▸ WORK INSTRUCTION: Find the line that contains "Estimated wirelength of" in the entries below. Output it and each later line exactly, and nothing else.

(Stored data entries)
Background: an optimization exercise with open tools, aiming at small area. Do not read the settings as production practice. Only simulation tests tie the RTL to the original design; equivalence was not proved.

==> inputs of job 7333 <==
==> flow/design.v <==
package def_pkg;
  localparam int BLOCK_W = 128;
  typedef logic [BLOCK_W-1:0] block;
endpackage
module aes_rsp_fifo
#(
  parameter int DEPTH = 8,
  parameter int WIDTH = 130
) (
  input  logic                     clock,
  input  logic                     reset_n,
  input  logic                     push,
  input  logic [WIDTH-1:0]         push_data,
  input  logic                     pop,
  output logic [WIDTH-1:0]         pop_data,
  output logic                     valid
);
  logic [WIDTH-1:0] mem [DEPTH];
  logic [DEPTH-1:0] wr_oh;
  logic [DEPTH-1:0] rd_oh;
  logic [DEPTH-1:0] rd_next;
  assign rd_next = {rd_oh[DEPTH-2:0], rd_oh[DEPTH-1]};
  always_comb begin
    pop_data = '0;
    for (int i = 0; i < DEPTH; i++)
      pop_data = pop_data | (mem[i] & {WIDTH{rd_oh[i]}});
  end
  always_ff @(posedge clock) begin
    for (int i = 0; i < DEPTH; i++)
      if (push && wr_oh[i]) mem[i] <= push_data;
  end
  always_ff @(posedge clock or negedge reset_n) begin
    if (!reset_n) begin
      wr_oh <= DEPTH'(1);
      rd_oh <= DEPTH'(1);
      valid <= 1'b0;
    end else begin
      if (push) wr_oh <= {wr_oh[DEPTH-2:0], wr_oh[DEPTH-1]};
      if (pop)  rd_oh <= rd_next;
      if (push)                           valid <= 1'b1;
      else if (pop && rd_next == wr_oh)   valid <= 1'b0;
    end
  end
endmodule
import def_pkg::*;
module aes_req_arbiter
#(
  parameter int N_REQ      = 4,
  parameter int LATENCY    = 41,
  parameter int FIFO_DEPTH = 8
) (
  input  logic                          clock,
  input  logic                          reset_n,
  input  logic [N_REQ-1:0]              i_req_valid,
  input  logic [N_REQ*BLOCK_W-1:0]      i_req_state,
  input  logic [N_REQ*BLOCK_W-1:0]      i_req_key,
  output logic [N_REQ-1:0]              o_req_ready,
  output logic                          o_core_tx_en,
  output logic [BLOCK_W-1:0]            o_core_state,
  output logic [BLOCK_W-1:0]            o_core_key,
  input  logic                          i_core_tx_en,
  input  logic [BLOCK_W-1:0]            i_core_state,
  output logic                          o_rsp_valid,
  output logic [$clog2(N_REQ)-1:0]      o_rsp_id,
  output logic [BLOCK_W-1:0]            o_rsp_state,
  input  logic                          i_rsp_ready,
  output logic [$clog2(FIFO_DEPTH):0]   o_outstanding,
  output logic                          o_err
);
  localparam int ID_W  = $clog2(N_REQ);
  localparam int CNT_W = $clog2(FIFO_DEPTH) + 1;
  localparam int PTR_W = $clog2(FIFO_DEPTH);
  logic [ID_W-1:0]    rr_ptr;
  logic [ID_W-1:0]    gnt_id;
  logic               gnt_any;
  logic               credit_ok;
  logic [BLOCK_W-1:0] gnt_state;
  logic [BLOCK_W-1:0] gnt_key;
  logic [LATENCY-1:0] tag_v;
  logic               expect_rsp;
  logic               push;
  logic               pop;
  logic [ID_W-1:0]    iq     [FIFO_DEPTH];
  logic [PTR_W-1:0]   iq_wp;
  logic [PTR_W-1:0]   iq_rp;
  assign credit_ok = ~o_outstanding[CNT_W-1];
  always_comb begin
    gnt_any     = 1'b0;
    gnt_id      = '0;
    o_req_ready = '0;
    for (int i = 0; i < N_REQ; i++) begin
      logic [ID_W-1:0] idx_b;
      idx_b = rr_ptr + ID_W'(i);
      if (!gnt_any && i_req_valid[idx_b] && credit_ok && reset_n) begin
        gnt_any = 1'b1;
        gnt_id  = idx_b;
      end
    end
    if (gnt_any) o_req_ready[gnt_id] = 1'b1;
  end
  always_comb begin
    gnt_state = '0;
    gnt_key   = '0;
    for (int r = 0; r < N_REQ; r++) begin
      if (o_req_ready[r]) begin
        gnt_state = gnt_state | i_req_state[r*BLOCK_W +: BLOCK_W];
        gnt_key   = gnt_key   | i_req_key[r*BLOCK_W +: BLOCK_W];
      end
    end
  end
  always_ff @(posedge clock) begin
    o_core_state <= gnt_state;
    o_core_key   <= gnt_key;
  end
  always_ff @(posedge clock or negedge reset_n) begin
    if (!reset_n) begin
      rr_ptr       <= '0;
      o_core_tx_en <= 1'b0;
      tag_v        <= '0;
    end else begin
      if (gnt_any) rr_ptr <= gnt_id + ID_W'(1);
      o_core_tx_en <= gnt_any;
      tag_v        <= {tag_v[LATENCY-2:0], o_core_tx_en};
    end
  end
  assign expect_rsp = tag_v[LATENCY-1];
  always_ff @(posedge clock) begin
    if (gnt_any) iq[iq_wp] <= gnt_id;
  end
  always_ff @(posedge clock or negedge reset_n) begin
    if (!reset_n) begin
      iq_wp <= '0;
      iq_rp <= '0;
    end else begin
      if (gnt_any)    iq_wp <= iq_wp + PTR_W'(1);
      if (expect_rsp) iq_rp <= iq_rp + PTR_W'(1);
    end
  end
  assign push = i_core_tx_en & expect_rsp;
  assign pop  = o_rsp_valid & i_rsp_ready;
  always_ff @(posedge clock or negedge reset_n) begin
    if (!reset_n) begin
      o_err         <= 1'b0;
      o_outstanding <= '0;
    end else begin
      if (i_core_tx_en != expect_rsp) o_err <= 1'b1;
      if (gnt_any && !pop)      o_outstanding <= o_outstanding + CNT_W'(1);
      else if (!gnt_any && pop) o_outstanding <= o_outstanding - CNT_W'(1);
    end
  end
  aes_rsp_fifo #(
    .DEPTH (FIFO_DEPTH),
    .WIDTH (ID_W + BLOCK_W)
  ) u_rsp_fifo (
    .clock     (clock),
    .reset_n   (reset_n),
    .push      (push),
    .push_data ({iq[iq_rp], i_core_state}),
    .pop       (pop),
    .pop_data  ({o_rsp_id, o_rsp_state}),
    .valid     (o_rsp_valid)
  );
endmodule
==> flow/flow/run.sh <==
#!/bin/bash
# Standard ORFS layout, with every port buffered by the smallest buffer cell.
set -euo pipefail
export BUFFER_PORTS_ARGS="-buffer_cell sky130_fd_sc_hd__buf_1"
bash standard.sh > standard_flow.log 2>&1
==> flow/standard.sh <==
#!/bin/bash
# synth_recipe.tcl (not shown) runs the flow's synth.tcl, then flattens the netlist and writes it again
# the make line also repeats each setting of config.mk as NAME=value (left out here)
make -C /OpenROAD-flow-scripts/flow DESIGN_CONFIG=/design/flow/config.mk WORK_HOME=/design/flow/orfs CLKGATE_MAP_FILE= SYNTH_SCRIPT=/design/flow/synth_recipe.tcl "${@:-finish}"
==> flow/config.mk <==
export PLATFORM = sky130hd
export DESIGN_NAME = aes_req_arbiter
export DESIGN_NICKNAME = aes_req_arbiter
export VERILOG_FILES = /design/flow/design.v
export SDC_FILE = /design/flow/constraint.sdc
export NUM_CORES = 4
export LEC_CHECK = 0
export CAP_MARGIN = 0
export CORE_AREA = 5 5 445 445
export CTS_BUF_LIST = sky130_fd_sc_hd__clkbuf_16
export CTS_CLUSTER_DIAMETER = 120
export CTS_CLUSTER_SIZE = 22
export DIE_AREA = 0 0 450 450
export SLEW_MARGIN = 0
==> flow/constraint.sdc <==
create_clock -name core_clock -period 7.0 [get_ports {clock}]
set_input_delay 1.4000 -clock core_clock [delete_from_list [all_inputs] [get_ports {clock}]]
set_output_delay 1.4000 -clock core_clock [all_outputs]
set_load 0.01 [all_outputs]
==> job 4222: changes against job 7333 <==
==> flow/flow/run.sh (replaced) <==
#!/bin/bash
# Standard ORFS layout, with every port buffered by the smallest buffer cell.
# IO pins go on the top and bottom edges (met2), one routing track apart.
set -euo pipefail
export BUFFER_PORTS_ARGS="-buffer_cell sky130_fd_sc_hd__buf_1"
export PLACE_PINS_ARGS="-min_distance 1 -min_distance_in_tracks -exclude left:* -exclude right:*"
bash standard.sh > standard_flow.log 2>&1
Settings changed: CAP_MARGIN 0 to 20, CORE_AREA 5 5 445 445 to 5 5 435 245, CTS_BUF_LIST sky130_fd_sc_hd__clkbuf_16 to sky130_fd_sc_hd__clkbuf_4 sky130_fd_sc_hd__clkbuf_8, CTS_CLUSTER_DIAMETER 120 to 60, CTS_CLUSTER_SIZE 22 to 30, DIE_AREA 0 0 450 450 to 0 0 440 250, SLEW_MARGIN 0 to 20.
==> qor summary <==
	job 4222	job 7333
Final weighted congestion in routability-driven placement	1.234	1.069
Async set-or-reset flop fraction in the synthesized netlist	5.202%	5.202%
Number of rows created at floorplan	88	161
Worst slack, placed	1.557 ns	1.440 ns
Count of placed standard cells including taps	5921	7065
Post-Syn Area per Cell	15.84 µm²	15.84 µm²
Vertical die dimension	250 µm	450 µm
Gate count of the mapped netlist	3207	3207
H-tree depth	2	3
Cell area reported after detailed placement	57800 µm²	59450 µm²
Most used flip-flop cell after synthesis	edfxtp_1	edfxtp_1
Root Driver	clkbuf_8	clkbuf_16
Clock buffers created by TritonCTS	58	78
Initial core utilization	49.39%	26.38%
Floorplan die width	440 µm	450 µm
Estimated wirelength of the detail-placed design	205700 µm	311200 µm
Result of the run	aborted with a tool error	timing/DRC/antenna clean
Last stage reached	global routing	-

separate check: timing with driven ports:
In the flow no input, the clock included, has a driving cell. The finished layout below was timed again as built, in two steps.
Step 1 assumes that a clkbuf_16 drives the clock port and a buf_2 every other input.
Step 2, shift: input delay + t, output delay - t, t = (earliest + latest rising clock arrival at the registers) / 2. This alone moves slack from input paths to output paths.
a / b / c = ideal / step 1 / step 2; a / b = the first two.
run: job 7333
shift t [ns]: 0.802
slack for setup (ns): 1.448 / 1.404 / 1.357
worst setup path at the end: input to register
After both steps job 7333 still meets setup and hold. For job 7333, drivers alone change the setup slack by -0.044 ns; drivers and shift together by -0.091 ns.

▸ EXPECTED OUTPUT:
Estimated wirelength of the detail-placed design	205700 µm	311200 µm
Result of the run	aborted with a tool error	timing/DRC/antenna clean
Last stage reached	global routing	-

separate check: timing with driven ports:
In the flow no input, the clock included, has a driving cell. The finished layout below was timed again as built, in two steps.
Step 1 assumes that a clkbuf_16 drives the clock port and a buf_2 every other input.
Step 2, shift: input delay + t, output delay - t, t = (earliest + latest rising clock arrival at the registers) / 2. This alone moves slack from input paths to output paths.
a / b / c = ideal / step 1 / step 2; a / b = the first two.
run: job 7333
shift t [ns]: 0.802
slack for setup (ns): 1.448 / 1.404 / 1.357
worst setup path at the end: input to register
After both steps job 7333 still meets setup and hold. For job 7333, drivers alone change the setup slack by -0.044 ns; drivers and shift together by -0.091 ns.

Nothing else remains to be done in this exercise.